AI 代理行为科学

摘要

近期大型语言模型（LLM）的进展推动了AI代理的发展，这些代理在多样化、互动性强且开放式的场景中展现出愈发拟人的行为，包括规划、适应及社交动态。这些行为并非仅源于底层模型的内部架构，而是源自其融入特定情境下的代理系统，其中环境因素、社交信号及互动反馈随时间塑造行为。这一演变催生了一门新的科学视角：AI代理行为科学。该视角不仅关注内部机制，更强调系统性地观察行为、设计干预措施以验证假设，以及基于理论解释AI代理如何随时间行动、适应与互动。我们整合了涉及单个代理、多代理及人机交互场景的日益增长的研究成果，并进一步展示了这一视角如何通过将公平性、安全性、可解释性、责任性与隐私视为行为属性，为负责任AI提供指导。通过统一最新发现并规划未来方向，我们将AI代理行为科学定位为传统以模型为中心方法的必要补充，为理解、评估及治理日益自主的AI系统在现实世界中的行为提供了关键工具。

English

Recent advances in large language models (LLMs) have enabled the development of AI agents that exhibit increasingly human-like behaviors, including planning, adaptation, and social dynamics across diverse, interactive, and open-ended scenarios.

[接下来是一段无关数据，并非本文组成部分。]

==> design/flow/design.v <==
module tpumac
 #(parameter BITS_AB=8,
   parameter BITS_C=16)
  (
   input clk, rst_n, WrEn, en,
   input signed [BITS_AB-1:0] Ain,
   input signed [BITS_AB-1:0] Bin,
   input signed [BITS_C-1:0] Cin,
   output reg signed [BITS_AB-1:0] Aout,
   output reg signed [BITS_AB-1:0] Bout,
   output reg signed [BITS_C-1:0] Cout
  );
  reg signed [BITS_C-1:0] Mult;
  reg [BITS_C-1:0] Adder, CMux;
  assign Mult = Ain * Bin;
  assign Adder = Mult + Cout;
  assign CMux = WrEn ? Cin : Adder;
  always@(posedge clk, negedge rst_n) begin
	if (!rst_n) begin
		Aout <= '0;
		Bout <= '0;
		Cout <= '0;
	end
	else if (en) begin
		Aout <= Ain;
		Bout <= Bin;
		Cout <= CMux;
	end
  end
endmodule
==> design/flow/run.sh <==
#!/bin/bash
# the make line also repeats each setting of config.mk as NAME=value (left out here)
make -C /OpenROAD-flow-scripts/flow DESIGN_CONFIG=/design/flow/config.mk WORK_HOME=/design/flow/orfs CLKGATE_MAP_FILE= finish
==> design/flow/config.mk <==
export PLATFORM = sky130hd
export DESIGN_NAME = tpumac
export DESIGN_NICKNAME = tpumac
export VERILOG_FILES = /design/flow/design.v
export SDC_FILE = /design/flow/constraint.sdc
export NUM_CORES = 4
export LEC_CHECK = 0
export CAP_MARGIN = 20
export CELL_PAD_IN_SITES_GLOBAL_PLACEMENT = 1
export CORE_MARGIN = 3
export CORE_UTILIZATION = 15
export CTS_CLUSTER_DIAMETER = 276
export GPL_ROUTABILITY_DRIVEN = 0
export MAX_ROUTING_LAYER = met4
export PLACE_DENSITY = 0.6
export SETUP_SLACK_MARGIN = 1.27
export SLEW_MARGIN = 30
==> design/flow/constraint.sdc <==
create_clock -name core_clock -period 5.49 [get_ports {clk}]
set_input_delay 1.0980 -clock core_clock [delete_from_list [all_inputs] [get_ports {clk}]]
set_output_delay 1.0980 -clock core_clock [all_outputs]
set_load 0.01 [all_outputs]
==> GITHUB_STEP_SUMMARY, run 1 <==
## PnR job results

| Metric | Value |
|---|---|
| Net Count, Synth | `550` |
| Crit path max fanout | `4` |
| Worst setup SP type | `primary input` |
| Status | `no timing/DRC/antenna violations` |
| Yosys Chip Area | `0.004183 mm²` |
| Mapped Area | `0.004183 mm²` |
| Pre-Place Util | `15.39%` |
| Basic Gates by Area | `11.31%` |
| Post-Synthesis Cells | `406` |
| Commonest flop | `dfrtp_1` |
| Total global routing overflow | `0` |
| Rel. slew slack | `43.75%` |
| Final setup vio count | `0` |
| IO Pins | `68` |
| Unique masters post-synth | `33` |
| Vias in the first global route | `3423` |
| Fmax | `199.4 MHz` |
| Hold depth | `1` |
| Place WS | `-0.4126 ns` |
| Drt pass-1 iters | `4` |
| Cell depth of the worst setup path | `16` |
| All-Layer GR Usage | `8.247%` |
| Warnings from Yosys | `4` |
| # Cells Yosys | `406` |
| Final wirelength | `11480 µm` |
| CTS root buffer | `clkbuf_16` |
| Top cells, area | `fa_1 (34%), dfrtp_1 (19%), ha_1 (11%), inv_1 (6.6%), and2_1 (4.8%)` |
| Vias | `3190` |
| Buffers added on ports | `67` |
| Post-route ant nets | `0` |
| Dominant cell area share | `33.98%` |
| Worst Path Required | `5.63 ns` |
| CP max stage delay | `0.50 ns` |
| Hold WS | `0.5011 ns` |
| Post-synth seq share | `19.14%` |
| Drt initial violations | `88` |
| RR Startpoint | `Cout[4]` |
| DRC errors left | `0` |
| Final hold vios | `0` |
| Asr flop ratio synth | `100.0%` |
| Die x size | `173.0 µm` |
| OpenROAD warning count | `30` |
| Max cap viols | `0` |
| Top logic family | `adder cells` |
| WS Path Type | `in2reg` |
| Max Transition Viols Final | `0` |
| DP Wirelength | `9708 µm` |
| Worst path bufs/invs | `4` |
| Worst hold path type | `reg2reg` |
| Critical Path Sink Type | `flip-flop` |
| Clock transition at path regs | `0.06 ns` |
| Clock latency (worst-skew pair) | `0.29 ns` |
| Crit. Startpoint | `Bin[0]` |
| Setup ws final | `0.4752 ns` |
| End-of-flow core utilization | `23.13%` |
| Ant diodes | `0` |
| Pin count of the biggest net entering global routing | `33` |
| Site Rows | `60` |
| Chip Footprint | `0.02993 mm²` |
| Synth mux share | `6.222%` |
| Hold Startpoint | `Bout[7]` |
| DR vias/cell | `3.509` |
| CTS tree | `built` |
| RSZ-0062 raised after global routing | `true` |
| Synth top cells by count | `inv_1 (74), fa_1 (71), ha_1 (37)` |
| Yosys top cell by instances | `inv_1` |
| Cycle use final | `91.34%` |
| DR WL/cell | `12.63 µm` |
| TritonCTS buffer count | `5` |
| Global-route wire length before repair | `18990 µm` |
| Fin Setup TNS | `0 ns` |
| CP max-delay cell | `fa_1` |
| Area growth from synthesis to layout | `50.25%` |
| Worst R2R End | `Cout[12]` |
| Htree depth | `2` |
| Initial antenna violation count | `0` |
| Crit path time final | `5.015 ns` |
| Min-Delay Endpoint | `Bout[7]` |
| Worst-Margin Slew | `0.8437 ns` |
| CTS Hold Bufs | `0` |
| Worst reg2reg setup slack | `1.12 ns` |
| Adder Area Share | `45.05%` |
| CP most frequent cell | `fa_1` |
| Clk sink count | `32` |
| Mean post-synth cell area | `10.30 µm²` |
| Die Y | `173.0 µm` |
| XORs/XNORs by Area | `3.978%` |
| Cell type with the largest total area after synthesis | `fa_1` |
| Clock skew | `0.002415 ns` |
| Worst setup path end | `Cout[13]` |
| Core region area | `0.02718 mm²` |
| Ao+oa area frac | `6.581%` |
| Critical path's top delay family | `adder cells` |
| EDFF count, synth | `0` |
| Worst Path Arrival | `5.16 ns` |
| Max clock buf depth | `2` |
| Crit-path cells | `buf_6 -> buf_6 -> and2_4 -> inv_2 -> fa_1 -> inv_2 -> fa_1 -> fa_1 -> fa_1 -> fa_1 -> ha_1 -> or3_4 -> o211ai_1 -> a21oi_1 -> xnor2_1 -> o221ai_1` |
| Reg2Reg Depth | `19` |
| NumNets Final | `680` |
| Flops after synth | `32` |
==> repair_timing <==
action / in CTS / in global routing
gates cloned: 0 / 0
endpoints found under the setup margin: 12 / 11
pin swaps: 35 / 52
gates resized: 89 / 67
setup buffers: 6 / 8
==> routing by layer <==
metal,wire (µm),part of all wire (%),track usage (%)
met1,5411,47,10.94
met2,5480,48,13.13
met3,516,4.5,1.998
met4,72,0.63,1.115
met5,0,0,-
==> layout make-up <==
cell class              count  area [µm²]
clock buffers               5       125.1
fillers                  2996       20890
multi-input cells         288        3386
repair buffers            134        1207
well taps                 372       465.4
flip-flops and latches     32       800.8
clock inverters             3       18.77
inverters                  75       281.5
==> stage by stage <==
stage,instance area (µm²),std cells
3_5_place_dp,5722,887
6_report,6285,909
2_1_floorplan,4293,406
3_3_place_gp,5722,887
5_1_grt,6285,909
4_1_cts,6013,901
==> inputs of run 2 (changes only) <==
- ABC_AREA: default -> 1
- CAP_MARGIN: 20 -> 40
- CELL_PAD_IN_SITES_GLOBAL_PLACEMENT: 1 -> 3
- CORE_ASPECT_RATIO: default -> 0.55
- CORE_MARGIN: 3 -> 5
- CORE_UTILIZATION: 15 -> 29
- CTS_CLUSTER_DIAMETER: 276 -> default
- CTS_CLUSTER_SIZE: default -> 55
- GPL_ROUTABILITY_DRIVEN: 0 -> 1
- MIN_ROUTING_LAYER: default -> met1
- PLACE_DENSITY: 0.6 -> 0.77
- SETUP_SLACK_MARGIN: 1.27 -> default
- TNS_END_PERCENT: default -> 65
- clock period: 5.49 -> 5.92 ns (I/O delays scaled with it)
==> run 2 against run 1 <==
Register-to-register slack better by 0.39 ns. Utilization is 16 points higher. Global-route usage is 7.4 points higher. Worst setup slack worse by 0.24 ns. Largest cell class unchanged.
==> GITHUB_STEP_SUMMARY, run 2 <==
## PnR job results

| Metric | Value |
|---|---|
| Status | `no timing/DRC/antenna violations (unchanged)` |
| TritonCTS buffer count | `5 (unchanged)` |
| Global-route wire length before repair | `21140 µm (was 18990 µm)` |
| Pre-Place Util | `29.83% (was 15.39%)` |
| Vias | `3730 (was 3190)` |
| Htree depth | `2 (unchanged)` |
| Die Y | `102.1 µm (was 173.0 µm)` |
| CP max stage delay | `0.59 ns (was 0.50 ns)` |
| Worst hold path type | `reg2reg (unchanged)` |
| Adder Area Share | `42.15% (was 45.05%)` |
| Commonest flop | `dfrtp_1 (unchanged)` |
| Ao+oa area frac | `5.570% (was 6.581%)` |
| Worst path bufs/invs | `4 (unchanged)` |
| Worst Path Required | `6.10 ns (was 5.63 ns)` |
| Worst R2R End | `Cout[10] (was Cout[12])` |
| Flops after synth | `32 (unchanged)` |
| Chip Footprint | `0.01811 mm² (was 0.02993 mm²)` |
| Hold Startpoint | `Aout[1] (was Bout[7])` |
| # Cells Yosys | `565 (was 406)` |
| Unique masters post-synth | `32 (was 33)` |
| Critical path's top delay family | `adder cells (unchanged)` |
| Die x size | `177.4 µm (was 173.0 µm)` |
| Placer Congestion | `0.7833` |
| Post-synth seq share | `17.91% (was 19.14%)` |
| Area growth from synthesis to layout | `29.92% (was 50.25%)` |
| CTS root buffer | `clkbuf_16 (unchanged)` |
| Final wirelength | `13110 µm (was 11480 µm)` |
| DR WL/cell | `15.01 µm (was 12.63 µm)` |
| OpenROAD warning count | `27 (was 30)` |
| Rel. slew slack | `48.64% (was 43.75%)` |
| Reg2Reg Depth | `19 (unchanged)` |
| Max Transition Viols Final | `0 (unchanged)` |
| Crit path max fanout | `5 (was 4)` |
| Clk sink count | `32 (unchanged)` |
| DRC errors left | `0 (unchanged)` |
| Worst-Margin Slew | `0.7695 ns (was 0.8437 ns)` |
| Final hold vios | `0 (unchanged)` |
| Clock skew | `0.004697 ns (was 0.002415 ns)` |
| Buffers added on ports | `67 (unchanged)` |
| Worst Path Arrival | `5.86 ns (was 5.16 ns)` |
| All-Layer GR Usage | `15.65% (was 8.247%)` |
| Basic Gates by Area | `20.24% (was 11.31%)` |
| Mapped Area | `0.004471 mm² (was 0.004183 mm²)` |
| Fmax | `176.0 MHz` |
| Drt initial violations | `186 (was 88)` |
| Crit. Startpoint | `Bin[0] (unchanged)` |
| Place WS | `-0.1031 ns (was -0.4126 ns)` |
| Cell depth of the worst setup path | `19 (was 16)` |
| DP Wirelength | `10890 µm (was 9708 µm)` |
| Fill count | `1571 (was 2996)` |
| NumNets Final | `806 (was 680)` |
| Critical Path Sink Type | `flip-flop (unchanged)` |
| Yosys Chip Area | `0.004471 mm² (was 0.004183 mm²)` |
| Max cap viols | `0 (unchanged)` |
| Dpl cells | `865 (was 887)` |
| Synth top cells by count | `nand2_1 (164), inv_1 (119), fa_1 (71) (was inv_1 (74), fa_1 (71), ha_1 (37))` |
| IO Pins | `68 (unchanged)` |
| Finished Layout Cells | `873 (was 909)` |
| CP max-delay cell | `fa_1 (unchanged)` |
| DR vias/cell | `4.273 (was 3.509)` |
| Net Count, Synth | `709 (was 550)` |
| Cell type with the largest total area after synthesis | `fa_1 (unchanged)` |
| Synth mux share | `0% (was 6.222%)` |
| Site Rows | `33 (was 60)` |
| Ant diodes | `0 (unchanged)` |
| Initial antenna violation count | `0 (unchanged)` |
| Warnings from Yosys | `4 (unchanged)` |
| Crit path time final | `5.680 ns` |
| Crit-path cells | `clkdlybuf4s50_1 -> nand2_1 -> buf_4 -> fa_1 -> inv_1 -> fa_1 -> fa_1 -> fa_1 -> fa_1 -> ha_1 -> a21oi_2 -> nand2_1 -> nand2_1 -> inv_1 -> o21ai_1 -> a21o_1 -> nand3_1 -> nand2_1 -> nand2_1 (was buf_6 -> buf_6 -> and2_4 -> inv_2 -> fa_1 -> inv_2 -> fa_1 -> fa_1 -> fa_1 -> fa_1 -> ha_1 -> or3_4 -> o211ai_1 -> a21oi_1 -> xnor2_1 -> o221ai_1)` |
| Clock latency (worst-skew pair) | `0.29 ns (about the same)` |
| CTS tree | `built (unchanged)` |
| Worst setup SP type | `primary input (unchanged)` |
| Cycle use final | `95.95% (was 91.34%)` |
| Pin count of the biggest net entering global routing | `34 (was 33)` |
| RSZ-0062 raised after global routing | `false (was true)` |
| Top cells, area | `fa_1 (32%), dfrtp_1 (18%), nand2_1 (14%), ha_1 (10%), inv_1 (10%) (was fa_1 (34%), dfrtp_1 (19%), ha_1 (11%), inv_1 (6.6%), and2_1 (4.8%))` |
| Min-Delay Endpoint | `Aout[1] (was Bout[7])` |
| Hold depth | `2 (was 1)` |
| Yosys top cell by instances | `nand2_1 (was inv_1)` |
| Post-Synthesis Cells | `565 (was 406)` |
| Dominant cell area share | `31.79% (was 33.98%)` |
| Core region area | `0.01499 mm² (was 0.02718 mm²)` |
| Post-route ant nets | `0 (unchanged)` |
| RR Startpoint | `Cout[6] (was Cout[4])` |
| Top logic family | `adder cells (unchanged)` |
| XORs/XNORs by Area | `1.371% (was 3.978%)` |
| WS Path Type | `in2reg (unchanged)` |
| Post-CTS Setup Bufs | `0 (was 6)` |
| EDFF count, synth | `0 (unchanged)` |
| Setup ws final | `0.2397 ns (was 0.4752 ns)` |
| Max clock buf depth | `2 (unchanged)` |
| Vias in the first global route | `3914 (was 3423)` |
| Mean post-synth cell area | `7.912 µm² (was 10.30 µm²)` |
| Worst reg2reg setup slack | `1.51 ns (was 1.12 ns)` |
| Drt pass-1 iters | `5 (was 4)` |
| Total global routing overflow | `0 (unchanged)` |
| Final setup vio count | `0 (unchanged)` |
| Worst setup path end | `Cout[10] (was Cout[13])` |
| Asr flop ratio synth | `100.0% (unchanged)` |
| Clock transition at path regs | `0.07 ns (was 0.06 ns)` |
run 2: cell type report:
class	count	area (µm²)	area share [%]
inverter	124	465.4	8.014
sequential	32	800.8	13.79
clock inverter	1	7.507	0.1293
clock buffer	7	142.6	2.456
tap	210	262.8	4.524
multi-input combinational	385	3103	53.43
timing repair buffer	114	1026	17.66
run 2: timing repair:
| item | in CTS | in global routing |
|---|---|---|
| setup endpoints to repair | 0 | 1 |
| endpoints found under the hold margin | 0 | 0 |
| resized | 0 | 2 |
| hold buffers | 0 | 0 |
run 2: metrics by stage:
stage          utilization [%]  instance area, µm²  setup TNS (ns)  hold slack (ns)
6_report                 38.75                5808               0           0.4694
2_1_floorplan                -                4471               0           0.5057
5_1_grt                  38.75                5808               0           0.4904
3_5_place_dp             37.71                5652         -0.1660           0.4583
4_1_cts                  38.71                5802               0           0.4739
3_3_place_gp             37.71                5652        -0.06172           0.4523
run 2: routing by layer:
metal / global-route usage, % / up-vias / part of all wire, %
li1: - / 1869 / -
met1: 23.66 / 1783 / 55
met2: 21.72 / 68 / 39
met3: 3.031 / 10 / 4.4
met4: 2.910 / 0 / 1.1
met5: - / - / 0
==> inputs of run 3 (changes only) <==
- CAP_MARGIN: 40 -> 5
- CELL_PAD_IN_SITES_GLOBAL_PLACEMENT: 3 -> default
- CORE_ASPECT_RATIO: 0.55 -> default
- CORE_MARGIN: 5 -> 2
- CORE_UTILIZATION: 29 -> 66
- CTS_CLUSTER_DIAMETER: default -> 38
- CTS_CLUSTER_SIZE: 55 -> 69
- GPL_ROUTABILITY_DRIVEN: 1 -> default
- HOLD_SLACK_MARGIN: default -> -0.08
- MAX_ROUTING_LAYER: met4 -> default
- MIN_ROUTING_LAYER: met1 -> default
- PLACE_DENSITY: 0.77 -> default
- SLEW_MARGIN: 30 -> 20
- TNS_END_PERCENT: 65 -> default
- clock period: 5.92 -> 5.04 ns (I/O delays scaled with it)
==> run 3 against run 2 <==
Now fails the layout checks on setup timing. Synthesized area stayed put. Non-clock buffer count grew 17. Design area up 1.8%. Utilization up 53 points. Sequential share of layout area is 0.24 points lower. Critical path type unchanged.
==> GITHUB_STEP_SUMMARY, run 3 <==
## PnR job results

| Metric | Value |
|---|---|
| Status | `failed layout checks (was no timing/DRC/antenna violations)` |
| Failed Checks | `setup timing` |
| EDFF count, synth | `0 (unchanged)` |
| Dominant cell area share | `31.79% (unchanged)` |
| Chip Footprint | `0.007448 mm² (was 0.01811 mm²)` |
| Worst-Margin Slew | `1.060 ns (was 0.7695 ns)` |
| Cell depth of the worst setup path | `20 (was 19)` |
| DR vias/cell | `6.376 (was 4.273)` |
| Fill count | `259 (was 1571)` |
| Total global routing overflow | `0 (unchanged)` |
| Hold depth | `2 (unchanged)` |
| Fin area | `0.005912 mm² (was 0.005808 mm²)` |
| Post-Place Cell Area | `0.005570 mm² (was 0.005652 mm²)` |
| Unique masters post-synth | `32 (unchanged)` |
| Core region area | `0.006459 mm² (was 0.01499 mm²)` |
| Warnings from Yosys | `4 (unchanged)` |
| Worst Path Required | `5.26 ns (was 6.10 ns)` |
| OpenROAD warning count | `29 (was 27)` |
| CTS root buffer | `clkbuf_8 (was clkbuf_16)` |
| DRC errors left | `0 (unchanged)` |
| Worst R2R End | `Cout[9] (was Cout[10])` |
| Pin count of the biggest net entering global routing | `34 (unchanged)` |
| Worst path bufs/invs | `5 (was 4)` |
| Max cap viols | `0 (unchanged)` |
| End-of-flow core utilization | `91.53% (was 38.75%)` |
| Mapped Area | `0.004471 mm² (unchanged)` |
| WS Path Type | `in2reg (unchanged)` |
| Post-Synthesis Cells | `565 (unchanged)` |
| Commonest flop | `dfrtp_1 (unchanged)` |
| Flops after synth | `32 (unchanged)` |
| Cell type with the largest total area after synthesis | `fa_1 (unchanged)` |
| Drt initial violations | `762 (was 186)` |
| Crit path max fanout | `3 (was 5)` |
| Final hold vios | `0 (unchanged)` |
| Hold Startpoint | `Aout[1] (unchanged)` |
| CP max stage delay | `0.64 ns (was 0.59 ns)` |
| CP most frequent cell | `nand2_1` |
| Drt pass-1 iters | `8 (was 5)` |
| Crit. Startpoint | `Bin[7] (was Bin[0])` |
| Worst Path Arrival | `5.34 ns (was 5.86 ns)` |
| Top logic family | `adder cells (unchanged)` |
| Vias | `4820 (was 3730)` |
| Max clock buf depth | `2 (unchanged)` |
| Pre-Place Util | `69.22% (was 29.83%)` |
| XORs/XNORs by Area | `1.371% (unchanged)` |
| Place WS | `-0.6891 ns (was -0.1031 ns)` |
| Area growth from synthesis to layout | `32.24% (was 29.92%)` |
| Initial antenna violation count | `0 (unchanged)` |
| Adder Area Share | `42.15% (unchanged)` |
| Worst hold path type | `reg2reg (unchanged)` |
| Site Rows | `29 (was 33)` |
| Post-synth seq share | `17.91% (unchanged)` |
| Placer Congestion | `0.9490 (was 0.7833)` |
| Reg2Reg Depth | `19 (unchanged)` |
| CTS tree | `built (unchanged)` |
| Critical Path Sink Type | `flip-flop (unchanged)` |
| Final wirelength | `17140 µm (was 13110 µm)` |
| Clock skew | `0.006214 ns (was 0.004697 ns)` |
| CTS Hold Bufs | `0 (unchanged)` |
| Clk sink count | `32 (unchanged)` |
| Fmax | `195.2 MHz` |
| # Cells Yosys | `565 (unchanged)` |
| Rel. slew slack | `29.29% (was 48.64%)` |
| Max Transition Viols Final | `0 (unchanged)` |
| Asr flop ratio synth | `100.0% (unchanged)` |
| Cycle use final | `101.6% (was 95.95%)` |
| DP Wirelength | `9122 µm (was 10890 µm)` |
| Global-route wire length before repair | `22830 µm (was 21140 µm)` |
| Synth mux share | `0% (unchanged)` |
| RR Startpoint | `Cout[6] (unchanged)` |
| Ao+oa area frac | `5.570% (unchanged)` |
| Yosys Chip Area | `0.004471 mm² (unchanged)` |
| Critical path's top delay family | `adder cells (unchanged)` |
| CP max-delay cell | `fa_2 (was fa_1)` |
| TritonCTS buffer count | `5 (unchanged)` |
| Crit-path cells | `clkbuf_2 -> clkinv_2 -> buf_4 -> buf_4 -> nor2_1 -> fa_1 -> fa_1 -> fa_2 -> fa_1 -> ha_1 -> ha_4 -> buf_4 -> nand2_1 -> o21ai_0 -> nand2_1 -> nand3_1 -> nand2_1 -> nand2_1 -> nor2_1 -> o2bb2ai_1 (was clkdlybuf4s50_1 -> nand2_1 -> buf_4 -> fa_1 -> inv_1 -> fa_1 -> fa_1 -> fa_1 -> fa_1 -> ha_1 -> a21oi_2 -> nand2_1 -> nand2_1 -> inv_1 -> o21ai_1 -> a21o_1 -> nand3_1 -> nand2_1 -> nand2_1)` |
| Buffers added on ports | `67 (unchanged)` |
| Min-Delay Endpoint | `Aout[1] (unchanged)` |
| Basic Gates by Area | `20.24% (unchanged)` |
| All-Layer GR Usage | `39.87% (was 15.65%)` |
| Ant diodes | `0 (unchanged)` |
| Worst setup SP type | `primary input (unchanged)` |
| NumNets Final | `823 (was 806)` |
| Yosys top cell by instances | `nand2_1 (unchanged)` |
| Clock transition at path regs | `0.08 ns (was 0.07 ns)` |
| Mean post-synth cell area | `7.912 µm² (unchanged)` |
| Top cells, area | `fa_1 (32%), dfrtp_1 (18%), nand2_1 (14%), ha_1 (10%), inv_1 (10%) (unchanged)` |
| Worst reg2reg setup slack | `0.52 ns (was 1.51 ns)` |
| Htree depth | `2 (unchanged)` |
| Final setup vio count | `6 (was 0)` |
| Setup ws final | `-0.08198 ns (was 0.2397 ns)` |
| Die x size | `86.30 µm (was 177.4 µm)` |
| Net Count, Synth | `709 (unchanged)` |
| Clock latency (worst-skew pair) | `0.30 ns (was 0.29 ns)` |
| IO Pins | `68 (unchanged)` |
| Synth top cells by count | `nand2_1 (164), inv_1 (119), fa_1 (71) (unchanged)` |
| Crit path time final | `5.122 ns` |
| Post-route ant nets | `0 (unchanged)` |
| Vias in the first global route | `4754 (was 3914)` |
| Worst setup path end | `Cout[14] (was Cout[10])` |
| Die Y | `86.30 µm (was 102.1 µm)` |
| DR WL/cell | `22.68 µm (was 15.01 µm)` |
## run 3: layout make-up
| class | count | area [µm²] | area share (%) |
|---|---|---|---|
| Clock buffer | 6 | 72.57 | 1.228 |
| Clock inverter | 1 | 5.005 | 0.08466 |
| Inverter | 124 | 478.0 | 8.085 |
| Multi-Input combinational cell | 385 | 3342 | 56.53 |
| Sequential cell | 32 | 800.8 | 13.54 |
| Tap cell | 77 | 96.34 | 1.630 |
| Timing Repair Buffer | 131 | 1117 | 18.90 |
## run 3: per-stage QoR
step                TNS, ns  instances  hold slack [ns]
detailed placement   -5.325        741           0.4582
CTS                       0        753           0.4728
global route        -0.7962        756           0.4992
finish              -0.2475        756           0.4759
global placement     -4.400        741           0.4524
floorplan                 0        565           0.5057
## run 3: repair_timing
item	CTS	global route
setup endpoints to repair	9	9
pin swaps	21	37
buffers inserted	5	3
resized	39	73
## run 3: layer usage
metal / share of wire (%) / global-route usage (%) / vias to the layer above / wire, µm
li1: - / - / 1900 / -
met1: 31 / 46.88 / 2197 / 5247
met2: 47 / 70.47 / 525 / 7995
met3: 13 / 6.095 / 198 / 2157
met4: 10 / 21.16 / 0 / 1743
met5: 0 / 0 / - / 0
==> inputs of run 4 (changes only) <==
- ABC_AREA: 1 -> default
- CAP_MARGIN: 5 -> 20
- CORE_UTILIZATION: 66 -> 70
- CTS_CLUSTER_DIAMETER: 38 -> 43
- CTS_CLUSTER_SIZE: 69 -> 31
- HOLD_SLACK_MARGIN: -0.08 -> default
- PLACE_DENSITY: default -> 0.37
- SETUP_SLACK_MARGIN: default -> -0.23
- clock period: 5.04 -> 3.16 ns (I/O delays scaled with it)
==> run 4 against run 3 <==
The run now fails in clock tree synthesis (4_1_cts). Die size shrank 11%. Synthesized cell count decreased by 28%. Synthesized area is 6.4% lower.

These behaviors are not solely the product of the internal architectures of the underlying models, but emerge from their integration into agentic systems operating within specific contexts, where environmental factors, social cues, and interaction feedbacks shape behavior over time. This evolution necessitates a new scientific perspective: AI Agent Behavioral Science. Rather than focusing only on internal mechanisms, this perspective emphasizes the systematic observation of behavior, design of interventions to test hypotheses, and theory-guided interpretation of how AI agents act, adapt, and interact over time. We systematize a growing body of research across individual agent, multi-agent, and human-agent interaction settings, and further demonstrate how this perspective informs responsible AI by treating fairness, safety, interpretability, accountability, and privacy as behavioral properties. By unifying recent findings and laying out future directions, we position AI Agent Behavioral Science as a necessary complement to traditional model-centric approaches, providing essential tools for understanding, evaluating, and governing the real-world behavior of increasingly autonomous AI systems.